He tells other kids: “Leave the normal, explore the possible.”

He knows that his parents have made it possible for his idea of the possible to include a shot at something fewer than 400 people have recorded doing — reaching the highest natural point in all 50 states.

Consider this: It's likely that more people will summit Mount Everest just this year.

From Florida's 'high' point to Alaska

Scott Weinstein got the idea of making it a goal when his wife’s sister gave him a book about America’s high points.

There is a club of Highpointers, with more than 10,000 members involved in this peakbagging pursuit. The vast majority never will reach all 50. But that’s not necessarily the point. It’s the journey of seeing places all across America.

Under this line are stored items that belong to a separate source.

== before ==
## fp_multiplier
module fp_multiplier(input [31:0] a,input [31:0] b,output [31:0]out,input clk,
	input rst,input in_valid,output out_valid);
clock: 1.4 ns
lec_check: 0
abc_area: 1
cap_margin: 10
cell_pad_in_sites_detail_placement: 0
core_margin: 2
core_utilization: 72
cts_cluster_diameter: 52
gpl_routability_driven: 1
min_routing_layer: met1
place_density: 0.4
slew_margin: 15
run.sh (not shown) runs the stock make flow with config.mk's settings and CLKGATE_MAP_FILE=.
before finished all stages; layout check result: FAIL, due to negative setup slack.
What after does differently from before at the input level:
Settings: changing CTS_CLUSTER_DIAMETER from 52 to 330; setting PLACE_DENSITY_LB_ADDON to 0.0 for the first time; removing PLACE_DENSITY (formerly 0.4); setting SETUP_SLACK_MARGIN to 0.41 for the first time; changing the clock period (ns, I/O delays scaled along) from 1.4 to 1.35.
==> comparison <==
Comparing the two runs side by side, after comes out behind before on wire length. Summary of the comparison: max-slew headroom at the worst pin is lower in after, relative to before. The layout from after, despite a flow that completed every stage, fails the layout checks, with the failing checks listed as negative setup slack. Count of clock-buffer cells in the layout down 3 in after wrt before.

---

Starting RTL as in the previous note.
// fp_multiplier
module fp_multiplier(input [31:0] a,input [31:0] b,output [31:0]out,input clk,
	input rst,input in_valid,output out_valid);
	wire S3,overflow;
	wire [47:0] productd,wallace_out,product;
	wire [7:0] exponent1,exponent2;
	wire [15:0] trim;
	wire [22:0] prod;
	wire [31:0] out1,out2,out3,out1d,out2d,out3d,outd;
	wire [31:0] a15,b15,a16,b16,a17,b17,a18,b18;
	sideband side(clk,a,b,a15,b15,a16,b16,a17,b17,a18,b18);
	reg [18:0] valid;
	always @(posedge clk)
	begin
		if(rst)
			valid <= 19'b0;
		else
			valid <= {valid[17:0],in_valid};
	end
	assign out_valid = valid[18];
	xor (S3,a15[31],b15[31]);
	wallace w1({8'b0,1'b1,a[22:0]},{8'b0,1'b1,b[22:0]},clk,{trim,productd});
	DFF DFF1[47:0] (productd[47:0],clk,1'b0,product[47:0]);
	assign overflow=product[47];
	assign wallace_out=product;
	adder_8bit adder1(a15[30:23],b15[30:23],overflow,exponent1);
	adder_8bit subtract_127(exponent1,8'b10000000,1'b1,exponent2);
	shifter_1bit shift [22:0] (prod[22:0],overflow, wallace_out[45:23], wallace_out[46:24]);
	assign out1d={S3,exponent2,prod};
	DFF DFF3 [31:0] (out1d,clk,1'b0,out1);
	check_zero check1(out2d,a16,b16,out1);  
	DFF DFF4 [31:0] (out2d,clk,1'b0,out2);
  ...
make LEC_CHECK=0 ABC_AREA=0 CAP_MARGIN=20 CELL_PAD_IN_SITES_DETAIL_PLACEMENT=0 CELL_PAD_IN_SITES_GLOBAL_PLACEMENT=3 CORE_ASPECT_RATIO=1.01 CORE_MARGIN=2 CORE_UTILIZATION=69 CTS_CLUSTER_DIAMETER=313 CTS_CLUSTER_SIZE=16 GPL_ROUTABILITY_DRIVEN=0 GPL_TIMING_DRIVEN=0 HOLD_SLACK_MARGIN=0.17 MAX_ROUTING_LAYER=met4 MIN_ROUTING_LAYER=met1 PLACE_DENSITY_LB_ADDON=0.25 SETUP_SLACK_MARGIN=0.47 SLEW_MARGIN=15 TNS_END_PERCENT=25 finish   # period 3.07 ns
The baseline failed in 3_1_place_gp_skip_io, error FLW-0024.
Then changed:
Settings changed: CAP_MARGIN 20 to 10, CELL_PAD_IN_SITES_GLOBAL_PLACEMENT 3 to not set, CORE_ASPECT_RATIO 1.01 to not set, CORE_MARGIN 2 to 4, CTS_CLUSTER_DIAMETER 313 to 199, CTS_CLUSTER_SIZE 16 to not set, GPL_ROUTABILITY_DRIVEN 0 to 1, GPL_TIMING_DRIVEN 0 to not set, HOLD_SLACK_MARGIN 0.17 to not set, MAX_ROUTING_LAYER met4 to not set, PLACE_DENSITY set to 0.61, PLACE_DENSITY_LB_ADDON 0.25 to not set, TNS_END_PERCENT 25 to not set.
Clock period 3.07 ns to 2.1 ns, I/O delays scaled along.
=> The changed run produced a layout that fails on negative setup slack. Die area came out higher by 2.4%. Synthesized cell count stays the same. Synthesized area is unchanged.
Then changed:
Settings changed: CAP_MARGIN 10 to 5, CORE_MARGIN 4 to 2, CORE_UTILIZATION 69 to 71, PLACE_DENSITY 0.61 to not set, SETUP_SLACK_MARGIN 0.47 to -0.23.
Clock period 2.1 ns to 3.07 ns, I/O delays scaled along.
This time the run produced a clean layout.
Via count rose by 1.3%.
Wire length rose by 3.1%.
Hold slack gets better by 180 ps.

---

== main ==
Starting RTL as in the previous note.
clock: 2.02 ns
lec_check: 0
abc_area: 0
cap_margin: 10
cell_pad_in_sites_detail_placement: 0
core_margin: 4
core_utilization: 72
cts_cluster_diameter: 199
cts_cluster_size: 32
gpl_routability_driven: 1
min_routing_layer: met1
place_density_lb_addon: 0.0
setup_slack_margin: 0.58
slew_margin: 15
The layout from main, despite a flow that completed every stage, fails the layout checks, with the failing checks listed as setup timing.
Modified inputs, the feature branch compared to main
- changing ABC_AREA from 0 to 1
- removing PLACE_DENSITY_LB_ADDON (formerly 0.0)
- setting PLACE_DENSITY to 0.72 for the first time
- changing CTS_CLUSTER_DIAMETER from 199 to 93
- changing SETUP_SLACK_MARGIN from 0.58 to 0.22
- changing CORE_MARGIN from 4 to 2
- changing the clock period (ns, I/O delays scaled along) from 2.02 to 1.35
[summary]
No crash in the feature branch: every stage finished, but the layout fails its final checks due to setup timing.
The feature branch packs its core tighter than main.
The feature branch — aggregate routed wire length 9.0 mm higher, main as reference
The feature branch — share of the cycle needed by the critical path after routing 29 points higher, main as reference
Critical path buffer and inverter count (lower): main
Count of fill cells added during filler insertion, the feature branch and main: larger value in the feature branch
main reports its origin of the worst setup path as side.da[127] while the feature branch reports side.db[127].
Against main, the feature branch comes in 9.0 points higher on remaining max-slew budget at the tightest pin.

---

Starting RTL as in the previous note.
Design fp_multiplier, start of the top module:
module fp_multiplier(input [31:0] a,input [31:0] b,output [31:0]out,input clk,
	input rst,input in_valid,output out_valid);
	wire S3,overflow;
	wire [47:0] productd,wallace_out,product;
	wire [7:0] exponent1,exponent2;
	wire [15:0] trim;
	wire [22:0] prod;
	wire [31:0] out1,out2,out3,out1d,out2d,out3d,outd;
	wire [31:0] a15,b15,a16,b16,a17,b17,a18,b18;
	sideband side(clk,a,b,a15,b15,a16,b16,a17,b17,a18,b18);
	reg [18:0] valid;
	always @(posedge clk)
	begin
		if(rst)
			valid <= 19'b0;
		else
			valid <= {valid[17:0],in_valid};
	end
	assign out_valid = valid[18];
	xor (S3,a15[31],b15[31]);
	wallace w1({8'b0,1'b1,a[22:0]},{8'b0,1'b1,b[22:0]},clk,{trim,productd});
	DFF DFF1[47:0] (productd[47:0],clk,1'b0,product[47:0]);
	assign overflow=product[47];
	assign wallace_out=product;
	adder_8bit adder1(a15[30:23],b15[30:23],overflow,exponent1);
	adder_8bit subtract_127(exponent1,8'b10000000,1'b1,exponent2);
	shifter_1bit shift [22:0] (prod[22:0],overflow, wallace_out[45:23], wallace_out[46:24]);
	assign out1d={S3,exponent2,prod};
	DFF DFF3 [31:0] (out1d,clk,1'b0,out1);
	check_zero check1(out2d,a16,b16,out1);  
	DFF DFF4 [31:0] (out2d,clk,1'b0,out2);
	check_inf check2(out3d,a17,b17,out2);  
	DFF DFF5 [31:0] (out3d,clk,1'b0,out3);
	check_nan check3(outd,a18,b18,out3);  
	DFF DFF6 [31:0] (outd,clk,1'b0,out);
endmodule
make LEC_CHECK=0 CAP_MARGIN=20 CORE_MARGIN=2 CORE_UTILIZATION=63 SLEW_MARGIN=20 finish   # period 1.32 ns
The first run completed and failed the layout checks on negative setup slack.
Change:
- CORE_UTILIZATION: 63 -> 40
- clock period: 1.32 -> 2.44 ns (I/O delays scaled with it)
The changed run finished clean.
Sequential cell count is unchanged.
Die size rose by 57%.
Global-route usage drops by 7.1 points.
Cell area rises by 0.33%.
Count of clock-buffer cells in the layout drops by 10.
Cell count rises by 12%.
Wire length came out lower by 1.1%.
Register-to-register slack improved by 1000 ps.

For the Weinsteins, highpointing started out as a family journey. And even though this was about when The Kid was about 6, it isn’t as crazy as it might sound.

Many of the highest points are easy hikes. In some cases, the challenge is finding the actual high point. They recall being in Delaware, finding that state’s high point in a neighborhood, next to a sidewalk.

The lowest of the high points is in Florida: a hill in the Panhandle that’s 345 feet above sea level. The Bank of America Tower in Jacksonville is higher. But this is a pursuit of the highest natural places.

Some high points are odd. Connecticut’s, for instance, is part way up the slope of a mountain. The actual peak is in another state.

The high points in several states are on private land and require landowner permission. The one in Illinois is open just a few weekends a year to give highpointers access.

Some high points you can reach by car, although Mills wanted them to walk if possible. Not that this always was possible. In Nebraska you have to drive to the high point because it’s a buffalo farm and, as they explain, the people who own it don’t want you attacked by a buffalo.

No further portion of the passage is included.